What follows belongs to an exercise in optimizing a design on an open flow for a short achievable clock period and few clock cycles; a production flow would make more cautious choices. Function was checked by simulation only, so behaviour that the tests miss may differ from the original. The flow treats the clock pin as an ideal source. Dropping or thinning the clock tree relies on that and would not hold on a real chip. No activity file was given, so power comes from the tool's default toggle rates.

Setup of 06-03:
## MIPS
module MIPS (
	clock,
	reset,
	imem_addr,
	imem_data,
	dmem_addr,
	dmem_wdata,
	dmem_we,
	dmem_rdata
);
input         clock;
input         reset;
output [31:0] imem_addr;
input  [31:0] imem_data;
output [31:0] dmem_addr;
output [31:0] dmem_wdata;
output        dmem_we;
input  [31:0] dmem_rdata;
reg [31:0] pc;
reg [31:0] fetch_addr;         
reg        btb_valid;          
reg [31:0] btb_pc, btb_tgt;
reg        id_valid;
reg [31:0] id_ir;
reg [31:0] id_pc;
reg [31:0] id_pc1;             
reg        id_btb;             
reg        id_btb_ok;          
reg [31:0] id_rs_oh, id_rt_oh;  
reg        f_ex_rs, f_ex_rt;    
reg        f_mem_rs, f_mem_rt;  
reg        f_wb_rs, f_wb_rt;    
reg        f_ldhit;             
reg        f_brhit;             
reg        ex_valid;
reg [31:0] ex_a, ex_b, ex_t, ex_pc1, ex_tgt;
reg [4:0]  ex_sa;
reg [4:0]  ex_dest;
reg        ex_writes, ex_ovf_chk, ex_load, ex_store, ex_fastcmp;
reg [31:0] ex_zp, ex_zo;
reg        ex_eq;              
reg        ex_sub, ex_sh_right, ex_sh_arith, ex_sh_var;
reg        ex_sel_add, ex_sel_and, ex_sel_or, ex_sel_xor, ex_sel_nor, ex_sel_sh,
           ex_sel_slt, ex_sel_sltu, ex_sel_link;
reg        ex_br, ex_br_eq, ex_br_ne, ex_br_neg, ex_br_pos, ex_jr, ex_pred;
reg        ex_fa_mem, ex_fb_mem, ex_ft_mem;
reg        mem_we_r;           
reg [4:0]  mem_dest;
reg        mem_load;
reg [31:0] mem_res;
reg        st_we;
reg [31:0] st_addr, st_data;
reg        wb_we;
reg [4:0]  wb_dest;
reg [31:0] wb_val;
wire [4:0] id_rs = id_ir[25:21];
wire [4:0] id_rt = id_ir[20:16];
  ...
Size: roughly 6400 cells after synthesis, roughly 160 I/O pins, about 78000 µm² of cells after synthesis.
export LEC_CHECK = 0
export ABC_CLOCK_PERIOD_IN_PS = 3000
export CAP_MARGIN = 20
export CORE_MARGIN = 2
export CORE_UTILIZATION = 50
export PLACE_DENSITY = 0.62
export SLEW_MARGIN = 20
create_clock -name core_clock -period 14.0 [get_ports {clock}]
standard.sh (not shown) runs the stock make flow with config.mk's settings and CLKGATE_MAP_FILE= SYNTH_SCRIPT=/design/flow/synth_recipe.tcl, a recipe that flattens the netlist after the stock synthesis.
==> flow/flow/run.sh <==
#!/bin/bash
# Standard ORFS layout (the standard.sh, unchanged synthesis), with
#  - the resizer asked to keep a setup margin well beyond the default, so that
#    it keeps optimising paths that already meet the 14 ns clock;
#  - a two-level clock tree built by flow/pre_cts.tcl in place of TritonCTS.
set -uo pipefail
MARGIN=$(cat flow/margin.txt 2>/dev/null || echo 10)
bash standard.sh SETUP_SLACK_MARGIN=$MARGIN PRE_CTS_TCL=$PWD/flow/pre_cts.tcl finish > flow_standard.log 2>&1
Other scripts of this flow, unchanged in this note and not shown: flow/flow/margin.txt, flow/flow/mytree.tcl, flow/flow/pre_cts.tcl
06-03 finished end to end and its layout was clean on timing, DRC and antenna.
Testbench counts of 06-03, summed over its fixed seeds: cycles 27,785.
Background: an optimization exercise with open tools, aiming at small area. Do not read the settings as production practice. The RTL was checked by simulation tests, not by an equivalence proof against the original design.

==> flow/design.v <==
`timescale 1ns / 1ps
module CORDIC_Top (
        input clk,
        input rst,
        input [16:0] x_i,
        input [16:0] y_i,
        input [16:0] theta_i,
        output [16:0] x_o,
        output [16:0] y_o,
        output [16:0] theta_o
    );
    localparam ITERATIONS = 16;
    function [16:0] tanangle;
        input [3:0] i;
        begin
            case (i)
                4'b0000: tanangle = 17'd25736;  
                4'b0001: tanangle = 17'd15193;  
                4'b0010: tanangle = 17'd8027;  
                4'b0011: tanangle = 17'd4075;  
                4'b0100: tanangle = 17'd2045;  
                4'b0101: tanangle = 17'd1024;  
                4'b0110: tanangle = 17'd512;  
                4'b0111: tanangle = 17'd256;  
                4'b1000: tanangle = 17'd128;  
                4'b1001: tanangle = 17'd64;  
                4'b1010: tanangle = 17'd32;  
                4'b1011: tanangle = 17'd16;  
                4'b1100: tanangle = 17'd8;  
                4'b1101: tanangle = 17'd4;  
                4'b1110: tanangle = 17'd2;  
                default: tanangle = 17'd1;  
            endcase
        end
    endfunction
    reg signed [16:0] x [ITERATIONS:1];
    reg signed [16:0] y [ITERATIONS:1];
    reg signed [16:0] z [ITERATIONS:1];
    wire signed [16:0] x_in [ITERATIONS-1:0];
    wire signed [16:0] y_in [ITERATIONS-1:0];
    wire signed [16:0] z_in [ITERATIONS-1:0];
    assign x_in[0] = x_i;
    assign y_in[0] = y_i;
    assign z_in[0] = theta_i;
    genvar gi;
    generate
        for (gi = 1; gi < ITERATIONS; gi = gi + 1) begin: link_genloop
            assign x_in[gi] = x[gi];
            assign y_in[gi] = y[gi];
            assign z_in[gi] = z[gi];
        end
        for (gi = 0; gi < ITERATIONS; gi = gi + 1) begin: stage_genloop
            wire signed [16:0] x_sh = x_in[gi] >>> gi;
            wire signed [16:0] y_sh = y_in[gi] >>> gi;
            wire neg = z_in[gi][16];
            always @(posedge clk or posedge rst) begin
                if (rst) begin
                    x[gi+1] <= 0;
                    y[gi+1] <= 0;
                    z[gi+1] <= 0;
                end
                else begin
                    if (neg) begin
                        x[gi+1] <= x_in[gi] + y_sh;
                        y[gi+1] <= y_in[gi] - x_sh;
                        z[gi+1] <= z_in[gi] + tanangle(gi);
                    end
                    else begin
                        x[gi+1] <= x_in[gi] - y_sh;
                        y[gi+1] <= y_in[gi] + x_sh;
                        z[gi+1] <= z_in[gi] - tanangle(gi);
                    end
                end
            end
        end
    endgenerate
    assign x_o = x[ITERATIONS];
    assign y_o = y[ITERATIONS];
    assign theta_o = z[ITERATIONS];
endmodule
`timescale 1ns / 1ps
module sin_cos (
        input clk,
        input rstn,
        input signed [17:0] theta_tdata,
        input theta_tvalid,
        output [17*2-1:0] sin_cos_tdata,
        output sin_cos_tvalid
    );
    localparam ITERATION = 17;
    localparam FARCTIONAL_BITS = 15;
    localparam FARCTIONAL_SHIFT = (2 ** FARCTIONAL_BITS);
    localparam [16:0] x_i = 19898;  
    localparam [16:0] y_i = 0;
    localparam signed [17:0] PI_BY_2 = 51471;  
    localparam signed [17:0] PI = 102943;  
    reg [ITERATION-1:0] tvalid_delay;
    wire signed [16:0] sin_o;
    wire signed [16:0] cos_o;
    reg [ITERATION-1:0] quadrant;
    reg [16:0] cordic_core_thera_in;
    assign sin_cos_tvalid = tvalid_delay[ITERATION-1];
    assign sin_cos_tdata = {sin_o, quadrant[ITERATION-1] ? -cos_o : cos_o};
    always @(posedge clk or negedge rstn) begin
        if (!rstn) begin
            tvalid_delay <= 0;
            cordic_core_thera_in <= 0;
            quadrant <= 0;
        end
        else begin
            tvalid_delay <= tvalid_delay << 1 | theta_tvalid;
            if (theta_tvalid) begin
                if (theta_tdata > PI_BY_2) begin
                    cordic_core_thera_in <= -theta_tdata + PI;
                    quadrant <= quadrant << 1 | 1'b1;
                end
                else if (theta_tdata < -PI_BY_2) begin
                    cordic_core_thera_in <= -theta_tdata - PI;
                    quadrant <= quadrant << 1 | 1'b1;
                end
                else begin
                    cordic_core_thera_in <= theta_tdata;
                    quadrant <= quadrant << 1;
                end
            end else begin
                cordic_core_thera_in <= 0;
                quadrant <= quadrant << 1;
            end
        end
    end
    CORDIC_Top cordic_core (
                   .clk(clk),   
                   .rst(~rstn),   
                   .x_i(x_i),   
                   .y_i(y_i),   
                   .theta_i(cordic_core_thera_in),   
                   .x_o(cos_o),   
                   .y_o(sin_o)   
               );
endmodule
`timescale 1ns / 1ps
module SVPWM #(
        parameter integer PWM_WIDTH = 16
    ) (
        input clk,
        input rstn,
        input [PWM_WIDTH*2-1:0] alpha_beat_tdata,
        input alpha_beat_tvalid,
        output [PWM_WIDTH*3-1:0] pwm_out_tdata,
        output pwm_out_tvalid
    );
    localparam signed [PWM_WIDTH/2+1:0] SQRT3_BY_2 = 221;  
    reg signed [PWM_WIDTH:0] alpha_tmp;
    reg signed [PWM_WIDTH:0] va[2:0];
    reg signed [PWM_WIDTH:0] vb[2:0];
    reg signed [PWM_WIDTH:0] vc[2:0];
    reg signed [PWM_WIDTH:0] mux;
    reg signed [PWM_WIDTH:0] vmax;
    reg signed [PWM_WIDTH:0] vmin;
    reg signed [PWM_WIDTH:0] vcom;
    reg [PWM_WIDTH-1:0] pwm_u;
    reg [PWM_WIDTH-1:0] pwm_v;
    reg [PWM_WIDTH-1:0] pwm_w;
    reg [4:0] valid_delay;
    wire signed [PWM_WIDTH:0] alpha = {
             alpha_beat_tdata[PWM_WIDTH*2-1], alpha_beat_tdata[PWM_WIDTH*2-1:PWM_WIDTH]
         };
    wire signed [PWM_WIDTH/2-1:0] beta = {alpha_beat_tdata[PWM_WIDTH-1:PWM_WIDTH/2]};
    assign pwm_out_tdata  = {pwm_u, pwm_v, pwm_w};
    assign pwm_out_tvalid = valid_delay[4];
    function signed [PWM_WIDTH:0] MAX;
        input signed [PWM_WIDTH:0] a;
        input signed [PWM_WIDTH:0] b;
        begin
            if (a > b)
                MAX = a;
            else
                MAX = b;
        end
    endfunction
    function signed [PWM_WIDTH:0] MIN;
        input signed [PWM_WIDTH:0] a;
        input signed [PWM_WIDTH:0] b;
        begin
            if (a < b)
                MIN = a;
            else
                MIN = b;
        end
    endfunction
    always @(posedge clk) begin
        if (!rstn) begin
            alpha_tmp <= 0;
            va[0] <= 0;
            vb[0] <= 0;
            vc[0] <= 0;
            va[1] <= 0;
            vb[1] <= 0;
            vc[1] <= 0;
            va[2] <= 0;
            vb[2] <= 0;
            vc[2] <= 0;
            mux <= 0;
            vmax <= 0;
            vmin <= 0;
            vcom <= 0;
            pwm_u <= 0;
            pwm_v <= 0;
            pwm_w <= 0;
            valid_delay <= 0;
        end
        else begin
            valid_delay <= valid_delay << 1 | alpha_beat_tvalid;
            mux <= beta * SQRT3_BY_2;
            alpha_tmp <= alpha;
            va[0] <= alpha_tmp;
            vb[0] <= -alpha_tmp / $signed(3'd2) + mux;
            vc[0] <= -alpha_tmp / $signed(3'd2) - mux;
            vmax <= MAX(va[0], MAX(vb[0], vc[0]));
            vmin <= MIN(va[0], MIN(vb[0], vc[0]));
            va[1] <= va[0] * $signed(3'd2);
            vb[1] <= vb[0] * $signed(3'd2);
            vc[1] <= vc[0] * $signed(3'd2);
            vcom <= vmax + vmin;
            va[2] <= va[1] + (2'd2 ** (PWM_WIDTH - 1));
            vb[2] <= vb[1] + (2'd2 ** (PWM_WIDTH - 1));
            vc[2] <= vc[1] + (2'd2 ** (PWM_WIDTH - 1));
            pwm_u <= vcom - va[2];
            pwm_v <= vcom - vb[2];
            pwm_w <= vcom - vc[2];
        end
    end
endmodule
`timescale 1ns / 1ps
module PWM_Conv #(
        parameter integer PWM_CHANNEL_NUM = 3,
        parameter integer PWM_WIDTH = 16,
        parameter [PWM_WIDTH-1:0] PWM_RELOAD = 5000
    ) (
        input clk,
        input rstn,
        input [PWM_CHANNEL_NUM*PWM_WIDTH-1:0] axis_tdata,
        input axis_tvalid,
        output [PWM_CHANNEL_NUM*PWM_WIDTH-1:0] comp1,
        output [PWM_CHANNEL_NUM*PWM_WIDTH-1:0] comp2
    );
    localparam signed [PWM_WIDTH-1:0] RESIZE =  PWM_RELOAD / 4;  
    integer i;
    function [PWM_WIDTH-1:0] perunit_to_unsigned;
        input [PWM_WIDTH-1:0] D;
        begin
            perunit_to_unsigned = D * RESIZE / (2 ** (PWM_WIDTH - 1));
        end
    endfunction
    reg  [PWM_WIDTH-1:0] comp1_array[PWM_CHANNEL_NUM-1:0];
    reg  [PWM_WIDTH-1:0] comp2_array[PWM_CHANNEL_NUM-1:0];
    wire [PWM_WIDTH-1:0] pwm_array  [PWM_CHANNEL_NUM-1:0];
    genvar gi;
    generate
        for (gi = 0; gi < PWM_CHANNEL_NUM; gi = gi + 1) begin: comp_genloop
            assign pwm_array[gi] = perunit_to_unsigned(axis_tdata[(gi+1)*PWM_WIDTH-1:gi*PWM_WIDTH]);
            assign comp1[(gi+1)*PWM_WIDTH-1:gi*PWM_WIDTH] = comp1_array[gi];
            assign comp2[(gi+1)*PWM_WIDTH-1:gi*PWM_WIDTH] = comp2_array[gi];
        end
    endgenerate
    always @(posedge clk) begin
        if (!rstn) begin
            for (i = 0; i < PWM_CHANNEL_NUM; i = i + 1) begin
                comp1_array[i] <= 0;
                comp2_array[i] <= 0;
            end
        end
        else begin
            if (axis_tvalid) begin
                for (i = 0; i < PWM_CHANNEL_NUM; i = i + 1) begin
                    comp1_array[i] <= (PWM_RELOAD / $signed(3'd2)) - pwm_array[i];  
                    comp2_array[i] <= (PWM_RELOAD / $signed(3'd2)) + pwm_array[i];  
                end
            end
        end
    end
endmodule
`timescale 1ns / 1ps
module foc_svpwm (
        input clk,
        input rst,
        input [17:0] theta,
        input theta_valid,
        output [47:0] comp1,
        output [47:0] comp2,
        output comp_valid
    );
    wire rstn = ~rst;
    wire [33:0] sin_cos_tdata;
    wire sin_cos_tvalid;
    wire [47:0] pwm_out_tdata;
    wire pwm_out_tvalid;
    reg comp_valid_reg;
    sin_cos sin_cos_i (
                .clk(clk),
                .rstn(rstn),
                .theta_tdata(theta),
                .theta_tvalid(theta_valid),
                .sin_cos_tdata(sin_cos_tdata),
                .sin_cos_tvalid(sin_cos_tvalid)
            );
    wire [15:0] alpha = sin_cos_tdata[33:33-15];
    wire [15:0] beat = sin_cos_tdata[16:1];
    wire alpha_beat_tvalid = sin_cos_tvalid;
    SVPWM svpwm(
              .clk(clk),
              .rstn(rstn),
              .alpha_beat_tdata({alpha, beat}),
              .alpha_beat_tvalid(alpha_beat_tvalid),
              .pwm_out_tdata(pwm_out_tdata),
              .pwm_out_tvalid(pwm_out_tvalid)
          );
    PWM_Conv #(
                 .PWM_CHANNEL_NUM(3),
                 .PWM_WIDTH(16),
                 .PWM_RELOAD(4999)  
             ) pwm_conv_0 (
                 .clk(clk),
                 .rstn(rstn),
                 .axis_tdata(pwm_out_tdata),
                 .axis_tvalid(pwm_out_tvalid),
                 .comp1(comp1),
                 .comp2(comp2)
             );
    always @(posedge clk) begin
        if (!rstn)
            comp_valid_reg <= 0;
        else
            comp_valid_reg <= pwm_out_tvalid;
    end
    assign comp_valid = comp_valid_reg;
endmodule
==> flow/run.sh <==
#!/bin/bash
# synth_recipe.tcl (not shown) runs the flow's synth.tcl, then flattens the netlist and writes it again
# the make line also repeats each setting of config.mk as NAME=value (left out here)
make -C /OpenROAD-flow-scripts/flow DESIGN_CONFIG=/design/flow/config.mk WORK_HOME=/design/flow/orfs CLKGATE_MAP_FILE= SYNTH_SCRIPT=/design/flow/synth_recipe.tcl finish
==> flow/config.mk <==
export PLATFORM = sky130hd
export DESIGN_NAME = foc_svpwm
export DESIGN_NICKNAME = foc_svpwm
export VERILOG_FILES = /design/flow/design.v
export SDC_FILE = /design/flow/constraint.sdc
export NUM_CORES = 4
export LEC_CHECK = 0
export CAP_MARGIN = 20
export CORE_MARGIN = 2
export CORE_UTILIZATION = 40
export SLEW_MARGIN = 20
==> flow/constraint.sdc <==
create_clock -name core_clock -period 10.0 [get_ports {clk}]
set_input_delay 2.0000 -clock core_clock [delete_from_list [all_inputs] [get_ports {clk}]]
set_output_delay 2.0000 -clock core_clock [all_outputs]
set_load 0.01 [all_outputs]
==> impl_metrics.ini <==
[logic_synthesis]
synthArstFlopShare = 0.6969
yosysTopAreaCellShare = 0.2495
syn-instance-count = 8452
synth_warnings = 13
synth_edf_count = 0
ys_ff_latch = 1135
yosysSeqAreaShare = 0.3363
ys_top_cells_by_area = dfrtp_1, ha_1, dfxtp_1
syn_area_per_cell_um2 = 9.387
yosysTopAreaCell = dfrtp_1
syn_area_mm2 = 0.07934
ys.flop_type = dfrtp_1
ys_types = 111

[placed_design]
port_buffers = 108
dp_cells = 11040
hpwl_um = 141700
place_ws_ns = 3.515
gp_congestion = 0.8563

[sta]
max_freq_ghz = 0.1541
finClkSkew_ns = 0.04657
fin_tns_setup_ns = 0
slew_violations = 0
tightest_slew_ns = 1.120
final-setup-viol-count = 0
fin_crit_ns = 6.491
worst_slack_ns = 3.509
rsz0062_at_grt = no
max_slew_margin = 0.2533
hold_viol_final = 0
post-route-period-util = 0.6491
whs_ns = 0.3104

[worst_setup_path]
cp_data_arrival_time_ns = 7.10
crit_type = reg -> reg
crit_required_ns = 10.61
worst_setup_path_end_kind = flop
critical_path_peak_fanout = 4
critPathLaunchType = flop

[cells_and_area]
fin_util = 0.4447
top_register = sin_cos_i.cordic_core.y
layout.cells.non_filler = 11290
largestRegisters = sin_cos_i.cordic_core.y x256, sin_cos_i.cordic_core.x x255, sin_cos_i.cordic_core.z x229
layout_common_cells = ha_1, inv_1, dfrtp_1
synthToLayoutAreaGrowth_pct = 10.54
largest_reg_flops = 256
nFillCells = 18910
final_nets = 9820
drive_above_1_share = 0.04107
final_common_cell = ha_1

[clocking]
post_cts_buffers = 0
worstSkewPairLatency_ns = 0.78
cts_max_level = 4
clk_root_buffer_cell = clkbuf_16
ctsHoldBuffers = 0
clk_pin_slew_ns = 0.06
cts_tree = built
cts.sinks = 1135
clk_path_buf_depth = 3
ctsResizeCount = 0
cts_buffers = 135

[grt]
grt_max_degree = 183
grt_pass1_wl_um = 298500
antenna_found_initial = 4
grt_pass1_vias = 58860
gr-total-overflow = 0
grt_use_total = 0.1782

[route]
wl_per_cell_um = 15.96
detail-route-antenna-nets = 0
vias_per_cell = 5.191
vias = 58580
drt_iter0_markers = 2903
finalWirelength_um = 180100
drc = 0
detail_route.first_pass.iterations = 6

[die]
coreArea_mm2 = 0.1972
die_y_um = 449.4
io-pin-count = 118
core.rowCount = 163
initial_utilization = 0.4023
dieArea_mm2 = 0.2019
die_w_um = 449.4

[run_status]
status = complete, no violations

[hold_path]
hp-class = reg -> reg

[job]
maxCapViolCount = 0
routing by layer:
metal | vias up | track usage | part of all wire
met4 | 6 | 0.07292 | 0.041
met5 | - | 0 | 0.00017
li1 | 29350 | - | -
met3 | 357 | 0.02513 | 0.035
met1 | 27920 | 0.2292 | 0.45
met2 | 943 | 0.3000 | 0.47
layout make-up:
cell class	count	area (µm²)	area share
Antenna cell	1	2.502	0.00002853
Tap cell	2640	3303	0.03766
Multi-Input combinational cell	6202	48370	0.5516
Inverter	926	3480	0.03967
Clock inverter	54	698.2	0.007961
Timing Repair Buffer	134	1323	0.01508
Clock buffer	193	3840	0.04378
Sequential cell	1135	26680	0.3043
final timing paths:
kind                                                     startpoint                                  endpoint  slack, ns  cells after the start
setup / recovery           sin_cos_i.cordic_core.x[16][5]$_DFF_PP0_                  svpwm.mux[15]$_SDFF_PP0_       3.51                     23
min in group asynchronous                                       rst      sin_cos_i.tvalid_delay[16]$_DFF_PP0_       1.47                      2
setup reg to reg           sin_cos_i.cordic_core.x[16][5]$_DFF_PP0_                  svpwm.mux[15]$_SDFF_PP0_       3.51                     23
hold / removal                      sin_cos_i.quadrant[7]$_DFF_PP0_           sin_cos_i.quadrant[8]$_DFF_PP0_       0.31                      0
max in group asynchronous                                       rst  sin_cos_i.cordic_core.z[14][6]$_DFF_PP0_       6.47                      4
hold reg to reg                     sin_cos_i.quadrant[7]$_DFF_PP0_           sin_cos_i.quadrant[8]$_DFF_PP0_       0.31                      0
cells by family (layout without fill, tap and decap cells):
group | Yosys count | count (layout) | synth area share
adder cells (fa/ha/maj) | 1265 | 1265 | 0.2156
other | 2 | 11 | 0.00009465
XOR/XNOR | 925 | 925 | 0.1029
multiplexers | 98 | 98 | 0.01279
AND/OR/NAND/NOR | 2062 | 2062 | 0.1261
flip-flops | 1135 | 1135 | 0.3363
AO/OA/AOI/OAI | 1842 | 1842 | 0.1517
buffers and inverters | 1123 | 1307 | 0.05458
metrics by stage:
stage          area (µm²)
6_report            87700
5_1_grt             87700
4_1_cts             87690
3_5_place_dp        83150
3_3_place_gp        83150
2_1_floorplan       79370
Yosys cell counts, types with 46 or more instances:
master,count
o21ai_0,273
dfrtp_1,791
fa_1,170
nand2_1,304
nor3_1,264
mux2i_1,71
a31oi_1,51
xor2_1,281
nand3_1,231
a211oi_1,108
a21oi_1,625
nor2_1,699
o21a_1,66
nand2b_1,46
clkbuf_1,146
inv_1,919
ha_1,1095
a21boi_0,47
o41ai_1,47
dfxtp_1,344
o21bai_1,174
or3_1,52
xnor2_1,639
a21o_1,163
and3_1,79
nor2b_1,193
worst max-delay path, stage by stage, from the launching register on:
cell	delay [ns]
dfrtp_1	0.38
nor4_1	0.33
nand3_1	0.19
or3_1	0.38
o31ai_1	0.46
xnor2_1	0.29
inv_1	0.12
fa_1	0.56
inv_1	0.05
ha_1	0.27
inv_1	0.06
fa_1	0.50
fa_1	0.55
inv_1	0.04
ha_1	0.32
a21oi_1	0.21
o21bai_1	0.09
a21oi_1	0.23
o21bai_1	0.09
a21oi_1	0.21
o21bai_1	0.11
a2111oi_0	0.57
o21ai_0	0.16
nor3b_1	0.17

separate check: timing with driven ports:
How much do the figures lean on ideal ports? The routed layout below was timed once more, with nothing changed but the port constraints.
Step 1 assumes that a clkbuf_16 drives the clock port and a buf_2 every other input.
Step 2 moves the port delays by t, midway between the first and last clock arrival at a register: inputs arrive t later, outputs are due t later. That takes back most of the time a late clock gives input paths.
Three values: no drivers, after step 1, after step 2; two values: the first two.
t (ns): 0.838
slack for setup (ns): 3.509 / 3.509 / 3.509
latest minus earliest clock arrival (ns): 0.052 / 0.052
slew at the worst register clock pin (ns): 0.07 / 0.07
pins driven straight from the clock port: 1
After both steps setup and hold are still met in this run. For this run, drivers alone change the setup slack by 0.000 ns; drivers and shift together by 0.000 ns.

====

- _TASK ITEM_
Work through the records above. Copy every line with the string "built".

- _TASK OUTPUT_
#  - a two-level clock tree built by flow/pre_cts.tcl in place of TritonCTS.
cts_tree = built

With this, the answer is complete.